Ohio University’s Board of Trustees approved a plan last week to spend $15 million on renovations to the Ridges in an attempt to renew interest in the former asylum.
According to Pam Callahan, a member of the Ridges Advisory Committee, the bulk of this funding will go toward revamping the haunted buildings’ ghostly population.
“Back in the 70s and 80s, people used to sneak up here all the time to see all the cool, sexy ghosts,” Callahan said. “But over the years, the ghosts have really started to let themselves go, and now people just come in here so they can get spooky pictures of empty hallways to post on their Instagrams. It’s time to bring in some fresh talent.”
While many of the current ghosts at the Ridges died hundreds of years ago, often in fairly boring, old-timey ways (i.e. tuberculosis, scurvy, and jumping out of an insane asylum window, to name a few), the ghosts that are now being sought out became undead due to modern, edgy circumstances.
But that “fresh ghost ass doesn’t come cheap,” Callahan said.
Some of the hot young ghosts the university is considering as replacements include a man who was run over by a monster truck while streaking to celebrate Bill Clinton’s election; a woman who was so dedicated to planking that she starved to death during the 2010 height of the craze; and a 14-year-old boy who died as a result of the Tide Pod Challenge just last month.
According to a local ghost vendor, who requested to remain anonymous, ghost prices typically are higher for those that were younger when they became ghosts and those that died in unconventional ways.
“For example, ghosts of elderly men who died of heart disease are fairly commonplace and are not considered especially valuable, while the ghosts of little girls who were killed by demons are so rare and expensive that those who purchase them often have to make a multi-million-dollar movie starring the ghost to even begin to offset the cost,” the vendor said.
Shawna Bolin, Vice President of University Planning, said that a change of scenary is due for buildings that haven’t been updated in decades.
“We got the original ghosts when we bought the place, sort of like when you buy a house and the previous owners don’t take their appliances with them,” Bolin said. “It’s time for something new.

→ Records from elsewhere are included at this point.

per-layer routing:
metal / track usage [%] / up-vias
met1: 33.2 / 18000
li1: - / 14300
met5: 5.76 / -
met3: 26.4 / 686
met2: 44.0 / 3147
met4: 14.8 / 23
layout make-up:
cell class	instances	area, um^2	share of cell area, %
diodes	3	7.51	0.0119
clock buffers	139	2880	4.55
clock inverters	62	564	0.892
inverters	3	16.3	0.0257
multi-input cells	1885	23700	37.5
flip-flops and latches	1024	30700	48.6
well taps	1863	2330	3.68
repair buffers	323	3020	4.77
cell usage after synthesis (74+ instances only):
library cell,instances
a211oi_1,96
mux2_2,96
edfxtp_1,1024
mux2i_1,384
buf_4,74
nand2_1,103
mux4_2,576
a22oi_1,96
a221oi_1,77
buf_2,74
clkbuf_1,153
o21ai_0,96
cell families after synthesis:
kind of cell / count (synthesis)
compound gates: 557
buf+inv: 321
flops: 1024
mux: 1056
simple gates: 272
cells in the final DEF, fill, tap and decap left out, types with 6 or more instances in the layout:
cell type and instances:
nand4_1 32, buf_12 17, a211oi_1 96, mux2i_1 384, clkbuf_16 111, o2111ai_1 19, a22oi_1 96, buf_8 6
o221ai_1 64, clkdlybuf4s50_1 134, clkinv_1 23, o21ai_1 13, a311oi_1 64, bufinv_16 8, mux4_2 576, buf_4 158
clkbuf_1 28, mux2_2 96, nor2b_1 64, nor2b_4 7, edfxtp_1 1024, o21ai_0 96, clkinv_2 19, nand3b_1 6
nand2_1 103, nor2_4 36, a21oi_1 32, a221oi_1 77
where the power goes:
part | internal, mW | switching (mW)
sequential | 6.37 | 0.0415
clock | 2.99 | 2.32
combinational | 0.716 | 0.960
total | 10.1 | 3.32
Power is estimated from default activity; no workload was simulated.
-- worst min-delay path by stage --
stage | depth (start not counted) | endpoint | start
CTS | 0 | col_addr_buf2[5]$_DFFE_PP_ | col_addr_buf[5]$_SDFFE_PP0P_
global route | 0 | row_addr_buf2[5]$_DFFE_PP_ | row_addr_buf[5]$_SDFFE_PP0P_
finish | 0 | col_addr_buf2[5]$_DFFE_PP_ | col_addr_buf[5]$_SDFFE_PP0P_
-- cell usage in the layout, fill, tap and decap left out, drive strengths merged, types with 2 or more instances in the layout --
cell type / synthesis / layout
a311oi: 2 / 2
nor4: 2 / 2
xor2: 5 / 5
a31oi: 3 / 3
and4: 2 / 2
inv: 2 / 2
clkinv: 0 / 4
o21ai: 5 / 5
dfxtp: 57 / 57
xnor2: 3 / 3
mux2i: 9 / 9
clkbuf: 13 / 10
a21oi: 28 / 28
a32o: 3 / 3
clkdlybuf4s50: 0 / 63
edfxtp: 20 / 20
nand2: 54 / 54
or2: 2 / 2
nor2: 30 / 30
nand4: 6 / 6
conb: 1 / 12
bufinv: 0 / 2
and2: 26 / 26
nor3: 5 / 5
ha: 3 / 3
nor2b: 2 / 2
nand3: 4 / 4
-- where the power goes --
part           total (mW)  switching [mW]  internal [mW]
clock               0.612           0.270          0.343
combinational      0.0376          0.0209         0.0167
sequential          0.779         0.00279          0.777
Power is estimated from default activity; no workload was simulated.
==> /design/flow/design.v <==
`timescale 1ns / 1ps
module ID_EX(
	input wire clk, rst,
	input wire [7:0] ID_instr,
	input wire [3:0] ID_ALUop, 
	input wire ID_RegWrite, ID_LoadImmediate,
	input wire [7:0] ID_RegData1,
	input wire [2:0] ID_writeReg, 
	input wire [7:0] ID_ImmediateData,
	output reg [3:0] EX_ALUop, 
	output reg EX_RegWrite, EX_LoadImmediate,
	output reg [7:0] EX_RegData1,
	output reg [2:0] EX_writeReg,
	output reg [7:0] EX_ImmediateData,
	output reg [7:0] EX_instr
    );
	 always @(posedge clk, negedge rst) begin
		if(!rst) begin
			EX_ALUop <= 0;
			EX_RegWrite <= 0;
			EX_RegData1 <= 0;
			EX_writeReg <= 0;
			EX_LoadImmediate <= 0;
			EX_ImmediateData <= 0;
			EX_instr <= 0;
		end
		else begin
			EX_ALUop <= ID_ALUop;
			EX_RegWrite <= ID_RegWrite;
			EX_RegData1 <= ID_RegData1;
			EX_writeReg <= ID_writeReg;
			EX_LoadImmediate <= ID_LoadImmediate;
			EX_ImmediateData <= ID_ImmediateData;
			EX_instr <= ID_instr;
		end
	 end
endmodule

Mama wants a new fridge.”
According to Callahan, acquisition of the new ghosts has not yet been confirmed, but negotiations with ghost vendors across the U.S. began soon after the funding was approved.
It is anticipated that the current ghosts residing in the Ridges will be retired and sent to a ghost farm, where ghosts can run around and catch Frisbees together in wide, grassy ghost fields.
Also, some of the money “might be used to renovate offices or something,” Callahan said.